**WHAT THIS TASK INVOLVES**
From the entries below, gather each line containing the word "disable".

**RECORDS FOR PROCESSING**

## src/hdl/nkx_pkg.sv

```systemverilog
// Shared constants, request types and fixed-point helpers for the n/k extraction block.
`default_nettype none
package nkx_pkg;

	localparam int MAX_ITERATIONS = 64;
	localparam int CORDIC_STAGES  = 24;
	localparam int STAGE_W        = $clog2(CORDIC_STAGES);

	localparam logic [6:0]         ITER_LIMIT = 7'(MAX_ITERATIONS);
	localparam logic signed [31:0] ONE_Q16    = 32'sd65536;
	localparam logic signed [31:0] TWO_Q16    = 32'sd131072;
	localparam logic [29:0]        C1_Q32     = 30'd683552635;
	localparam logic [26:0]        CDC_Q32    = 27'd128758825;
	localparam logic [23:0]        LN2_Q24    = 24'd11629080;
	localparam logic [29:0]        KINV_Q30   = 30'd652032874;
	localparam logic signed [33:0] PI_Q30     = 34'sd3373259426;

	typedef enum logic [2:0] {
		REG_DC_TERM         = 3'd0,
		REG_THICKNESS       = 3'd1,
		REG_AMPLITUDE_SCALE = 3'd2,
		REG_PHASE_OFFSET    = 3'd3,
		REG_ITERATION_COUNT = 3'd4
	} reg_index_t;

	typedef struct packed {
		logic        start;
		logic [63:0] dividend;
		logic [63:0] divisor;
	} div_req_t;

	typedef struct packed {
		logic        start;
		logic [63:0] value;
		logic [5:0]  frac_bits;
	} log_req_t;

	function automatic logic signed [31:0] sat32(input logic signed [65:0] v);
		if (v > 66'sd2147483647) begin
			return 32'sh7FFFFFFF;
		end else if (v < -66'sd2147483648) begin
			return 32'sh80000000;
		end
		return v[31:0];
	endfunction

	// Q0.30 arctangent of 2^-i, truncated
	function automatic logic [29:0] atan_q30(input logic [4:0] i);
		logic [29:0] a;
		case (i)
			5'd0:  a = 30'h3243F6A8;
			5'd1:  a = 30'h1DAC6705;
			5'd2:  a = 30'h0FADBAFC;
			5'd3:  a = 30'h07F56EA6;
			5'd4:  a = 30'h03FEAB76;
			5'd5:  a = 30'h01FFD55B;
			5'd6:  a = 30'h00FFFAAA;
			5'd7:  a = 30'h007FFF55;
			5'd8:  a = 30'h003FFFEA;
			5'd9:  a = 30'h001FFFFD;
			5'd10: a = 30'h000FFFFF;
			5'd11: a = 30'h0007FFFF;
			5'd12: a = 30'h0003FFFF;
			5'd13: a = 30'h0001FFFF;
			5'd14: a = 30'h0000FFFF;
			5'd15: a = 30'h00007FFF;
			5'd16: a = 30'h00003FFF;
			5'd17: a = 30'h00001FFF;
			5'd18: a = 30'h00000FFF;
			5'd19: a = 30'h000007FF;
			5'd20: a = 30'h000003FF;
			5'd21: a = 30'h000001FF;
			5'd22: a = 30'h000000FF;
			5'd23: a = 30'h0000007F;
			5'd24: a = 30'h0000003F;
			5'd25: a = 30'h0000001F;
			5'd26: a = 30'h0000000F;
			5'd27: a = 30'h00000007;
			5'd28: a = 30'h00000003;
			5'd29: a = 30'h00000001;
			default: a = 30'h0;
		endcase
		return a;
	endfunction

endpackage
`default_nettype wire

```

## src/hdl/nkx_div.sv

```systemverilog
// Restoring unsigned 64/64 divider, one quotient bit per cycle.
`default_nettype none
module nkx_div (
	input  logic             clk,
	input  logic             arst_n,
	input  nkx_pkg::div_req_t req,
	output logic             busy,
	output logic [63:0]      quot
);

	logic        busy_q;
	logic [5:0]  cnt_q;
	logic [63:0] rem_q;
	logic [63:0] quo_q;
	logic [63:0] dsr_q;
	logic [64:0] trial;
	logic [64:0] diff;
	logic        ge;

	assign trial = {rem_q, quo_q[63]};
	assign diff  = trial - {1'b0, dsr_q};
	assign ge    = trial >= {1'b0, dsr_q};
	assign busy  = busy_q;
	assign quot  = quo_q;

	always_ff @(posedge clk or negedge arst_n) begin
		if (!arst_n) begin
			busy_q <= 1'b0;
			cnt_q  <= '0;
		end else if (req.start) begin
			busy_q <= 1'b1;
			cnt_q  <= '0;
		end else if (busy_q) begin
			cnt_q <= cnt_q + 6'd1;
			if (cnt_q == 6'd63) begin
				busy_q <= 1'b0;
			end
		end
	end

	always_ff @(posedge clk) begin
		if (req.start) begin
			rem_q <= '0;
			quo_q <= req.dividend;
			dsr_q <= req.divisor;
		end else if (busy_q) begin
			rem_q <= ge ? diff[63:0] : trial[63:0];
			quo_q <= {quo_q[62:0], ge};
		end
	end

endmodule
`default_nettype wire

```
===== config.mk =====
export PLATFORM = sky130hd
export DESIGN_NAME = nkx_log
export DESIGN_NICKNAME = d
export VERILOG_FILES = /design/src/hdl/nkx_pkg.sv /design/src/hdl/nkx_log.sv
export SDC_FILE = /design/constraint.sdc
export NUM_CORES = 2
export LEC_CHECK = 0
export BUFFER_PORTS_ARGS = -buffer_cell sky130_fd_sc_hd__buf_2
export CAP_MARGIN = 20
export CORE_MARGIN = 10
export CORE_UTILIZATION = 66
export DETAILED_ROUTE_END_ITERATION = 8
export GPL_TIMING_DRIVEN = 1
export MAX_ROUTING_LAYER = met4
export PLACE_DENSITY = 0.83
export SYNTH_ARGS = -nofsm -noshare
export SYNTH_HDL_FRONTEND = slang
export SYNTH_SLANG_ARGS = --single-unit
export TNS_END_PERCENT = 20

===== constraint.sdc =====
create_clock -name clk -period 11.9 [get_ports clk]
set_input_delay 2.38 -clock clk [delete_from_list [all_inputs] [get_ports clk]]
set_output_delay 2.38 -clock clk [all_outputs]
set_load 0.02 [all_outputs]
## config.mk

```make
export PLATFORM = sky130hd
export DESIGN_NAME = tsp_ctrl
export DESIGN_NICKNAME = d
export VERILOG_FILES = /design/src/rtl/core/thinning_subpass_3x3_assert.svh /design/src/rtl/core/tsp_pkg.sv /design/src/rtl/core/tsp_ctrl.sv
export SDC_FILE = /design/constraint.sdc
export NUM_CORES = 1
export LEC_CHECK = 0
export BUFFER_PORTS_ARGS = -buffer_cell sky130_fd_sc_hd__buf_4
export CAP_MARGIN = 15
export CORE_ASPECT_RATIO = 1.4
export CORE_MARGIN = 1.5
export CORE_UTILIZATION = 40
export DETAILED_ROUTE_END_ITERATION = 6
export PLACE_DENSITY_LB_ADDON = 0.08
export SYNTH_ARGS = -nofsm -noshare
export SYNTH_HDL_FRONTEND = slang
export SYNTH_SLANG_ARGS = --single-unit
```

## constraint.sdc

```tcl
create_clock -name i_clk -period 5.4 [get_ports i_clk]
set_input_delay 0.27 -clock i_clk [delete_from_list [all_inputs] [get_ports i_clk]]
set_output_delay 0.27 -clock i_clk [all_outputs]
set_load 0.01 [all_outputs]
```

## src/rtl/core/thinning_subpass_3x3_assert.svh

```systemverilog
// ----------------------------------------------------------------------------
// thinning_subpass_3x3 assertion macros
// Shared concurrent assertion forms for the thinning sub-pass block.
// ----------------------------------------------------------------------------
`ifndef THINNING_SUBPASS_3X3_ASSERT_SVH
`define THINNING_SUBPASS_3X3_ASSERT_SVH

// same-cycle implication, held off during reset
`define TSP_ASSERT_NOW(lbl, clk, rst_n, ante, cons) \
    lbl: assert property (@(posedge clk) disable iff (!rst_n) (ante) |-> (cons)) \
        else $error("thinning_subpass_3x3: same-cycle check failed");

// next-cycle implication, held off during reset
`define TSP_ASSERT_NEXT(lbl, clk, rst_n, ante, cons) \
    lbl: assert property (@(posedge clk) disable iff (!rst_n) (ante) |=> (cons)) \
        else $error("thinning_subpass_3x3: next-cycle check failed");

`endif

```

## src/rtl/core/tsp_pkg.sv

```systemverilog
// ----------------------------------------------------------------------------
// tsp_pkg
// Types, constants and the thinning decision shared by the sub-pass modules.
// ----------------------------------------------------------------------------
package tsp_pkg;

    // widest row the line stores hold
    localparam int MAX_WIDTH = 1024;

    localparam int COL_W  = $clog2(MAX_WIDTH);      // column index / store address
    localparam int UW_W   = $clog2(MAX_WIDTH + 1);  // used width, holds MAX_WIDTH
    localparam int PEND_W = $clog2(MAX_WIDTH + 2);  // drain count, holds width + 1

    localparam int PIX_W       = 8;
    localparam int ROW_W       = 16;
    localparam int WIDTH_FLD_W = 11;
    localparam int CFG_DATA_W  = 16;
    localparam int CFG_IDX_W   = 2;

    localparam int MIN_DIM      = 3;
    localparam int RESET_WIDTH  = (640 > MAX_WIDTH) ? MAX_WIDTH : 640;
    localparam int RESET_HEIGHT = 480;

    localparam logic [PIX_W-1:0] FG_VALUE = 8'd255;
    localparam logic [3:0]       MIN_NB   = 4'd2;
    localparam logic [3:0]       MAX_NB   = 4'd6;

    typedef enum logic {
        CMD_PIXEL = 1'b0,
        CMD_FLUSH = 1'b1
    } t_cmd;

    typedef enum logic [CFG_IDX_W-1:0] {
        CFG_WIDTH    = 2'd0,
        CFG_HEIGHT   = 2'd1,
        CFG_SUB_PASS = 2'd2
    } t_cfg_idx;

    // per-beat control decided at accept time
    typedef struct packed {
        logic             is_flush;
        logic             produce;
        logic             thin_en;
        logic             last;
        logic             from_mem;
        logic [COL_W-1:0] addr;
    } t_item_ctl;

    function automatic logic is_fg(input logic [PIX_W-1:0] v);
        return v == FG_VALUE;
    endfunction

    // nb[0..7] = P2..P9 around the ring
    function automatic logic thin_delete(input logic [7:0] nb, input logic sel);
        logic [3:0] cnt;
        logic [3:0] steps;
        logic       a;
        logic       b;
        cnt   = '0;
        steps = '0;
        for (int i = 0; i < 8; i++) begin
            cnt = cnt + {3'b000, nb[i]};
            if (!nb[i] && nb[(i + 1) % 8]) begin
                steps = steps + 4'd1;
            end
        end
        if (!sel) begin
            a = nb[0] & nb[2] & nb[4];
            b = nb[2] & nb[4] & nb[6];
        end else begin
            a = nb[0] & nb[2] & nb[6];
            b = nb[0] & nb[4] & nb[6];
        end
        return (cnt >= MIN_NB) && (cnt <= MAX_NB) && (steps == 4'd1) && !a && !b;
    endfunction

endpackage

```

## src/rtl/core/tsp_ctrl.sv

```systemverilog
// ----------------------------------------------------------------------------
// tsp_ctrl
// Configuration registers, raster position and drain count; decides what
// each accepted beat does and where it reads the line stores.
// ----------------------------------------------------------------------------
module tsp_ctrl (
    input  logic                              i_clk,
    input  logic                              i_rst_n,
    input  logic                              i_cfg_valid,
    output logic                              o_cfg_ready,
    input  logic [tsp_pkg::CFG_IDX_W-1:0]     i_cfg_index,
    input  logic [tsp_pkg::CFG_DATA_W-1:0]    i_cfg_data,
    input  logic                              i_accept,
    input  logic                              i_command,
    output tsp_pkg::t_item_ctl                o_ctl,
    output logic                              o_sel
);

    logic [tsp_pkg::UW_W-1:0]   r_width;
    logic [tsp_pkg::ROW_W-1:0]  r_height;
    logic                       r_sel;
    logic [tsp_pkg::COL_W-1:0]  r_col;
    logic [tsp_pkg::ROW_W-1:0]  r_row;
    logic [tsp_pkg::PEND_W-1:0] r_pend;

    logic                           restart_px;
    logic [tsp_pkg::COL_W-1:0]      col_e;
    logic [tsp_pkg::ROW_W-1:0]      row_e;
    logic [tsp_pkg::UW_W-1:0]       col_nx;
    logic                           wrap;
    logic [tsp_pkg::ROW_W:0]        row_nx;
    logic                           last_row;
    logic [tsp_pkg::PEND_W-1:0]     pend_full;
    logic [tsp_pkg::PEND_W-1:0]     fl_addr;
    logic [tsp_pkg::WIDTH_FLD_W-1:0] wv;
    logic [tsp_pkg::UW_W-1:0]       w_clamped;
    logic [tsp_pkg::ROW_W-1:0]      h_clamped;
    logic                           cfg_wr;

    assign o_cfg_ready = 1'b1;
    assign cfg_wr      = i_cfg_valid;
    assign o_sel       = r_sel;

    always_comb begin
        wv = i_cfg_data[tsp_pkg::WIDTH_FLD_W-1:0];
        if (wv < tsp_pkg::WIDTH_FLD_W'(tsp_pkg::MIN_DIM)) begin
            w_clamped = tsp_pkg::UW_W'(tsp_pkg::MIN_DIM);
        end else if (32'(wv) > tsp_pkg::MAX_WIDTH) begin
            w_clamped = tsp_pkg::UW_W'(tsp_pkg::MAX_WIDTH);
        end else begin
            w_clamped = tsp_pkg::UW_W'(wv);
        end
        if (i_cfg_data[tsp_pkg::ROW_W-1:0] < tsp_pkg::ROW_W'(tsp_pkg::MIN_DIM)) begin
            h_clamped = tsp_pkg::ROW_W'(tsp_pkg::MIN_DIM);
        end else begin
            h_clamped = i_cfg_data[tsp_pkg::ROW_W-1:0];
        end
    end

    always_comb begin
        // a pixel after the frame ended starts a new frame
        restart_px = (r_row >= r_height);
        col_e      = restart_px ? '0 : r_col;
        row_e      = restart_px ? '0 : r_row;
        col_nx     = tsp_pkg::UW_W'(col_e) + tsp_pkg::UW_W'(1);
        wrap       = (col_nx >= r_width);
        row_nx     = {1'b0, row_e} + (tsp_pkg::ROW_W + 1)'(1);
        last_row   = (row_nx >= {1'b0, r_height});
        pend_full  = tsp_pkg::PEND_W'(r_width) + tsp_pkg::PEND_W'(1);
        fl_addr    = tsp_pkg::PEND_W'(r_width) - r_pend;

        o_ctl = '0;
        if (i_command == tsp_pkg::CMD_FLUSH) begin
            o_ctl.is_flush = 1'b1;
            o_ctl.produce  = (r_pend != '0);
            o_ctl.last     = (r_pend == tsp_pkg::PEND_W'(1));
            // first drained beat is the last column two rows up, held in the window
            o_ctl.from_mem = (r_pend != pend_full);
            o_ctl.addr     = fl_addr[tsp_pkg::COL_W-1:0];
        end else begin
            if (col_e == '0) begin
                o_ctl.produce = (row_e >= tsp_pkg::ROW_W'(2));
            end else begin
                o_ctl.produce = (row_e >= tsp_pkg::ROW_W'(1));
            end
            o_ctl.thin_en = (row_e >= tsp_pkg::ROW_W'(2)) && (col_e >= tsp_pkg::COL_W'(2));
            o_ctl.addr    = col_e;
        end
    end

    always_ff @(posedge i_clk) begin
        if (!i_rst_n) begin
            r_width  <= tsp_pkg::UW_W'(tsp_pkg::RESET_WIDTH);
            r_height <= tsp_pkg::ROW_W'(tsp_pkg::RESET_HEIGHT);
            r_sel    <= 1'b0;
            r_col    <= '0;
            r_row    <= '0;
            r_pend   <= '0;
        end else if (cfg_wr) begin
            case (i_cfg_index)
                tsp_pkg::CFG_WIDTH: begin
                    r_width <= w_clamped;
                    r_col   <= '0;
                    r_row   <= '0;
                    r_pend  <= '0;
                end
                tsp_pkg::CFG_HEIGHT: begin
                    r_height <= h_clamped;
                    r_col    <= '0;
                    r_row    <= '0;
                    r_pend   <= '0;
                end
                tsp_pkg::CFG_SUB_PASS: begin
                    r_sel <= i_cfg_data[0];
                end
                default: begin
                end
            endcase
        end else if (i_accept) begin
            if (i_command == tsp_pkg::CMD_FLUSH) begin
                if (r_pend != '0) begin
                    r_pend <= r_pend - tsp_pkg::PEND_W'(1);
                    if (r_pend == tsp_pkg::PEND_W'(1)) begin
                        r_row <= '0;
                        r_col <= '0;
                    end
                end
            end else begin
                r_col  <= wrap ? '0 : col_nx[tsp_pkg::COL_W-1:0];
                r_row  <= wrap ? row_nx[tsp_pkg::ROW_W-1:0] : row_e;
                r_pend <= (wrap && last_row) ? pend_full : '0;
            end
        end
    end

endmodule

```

**EXERCISE RESULT**
    lbl: assert property (@(posedge clk) disable iff (!rst_n) (ante) |-> (cons)) \
    lbl: assert property (@(posedge clk) disable iff (!rst_n) (ante) |=> (cons)) \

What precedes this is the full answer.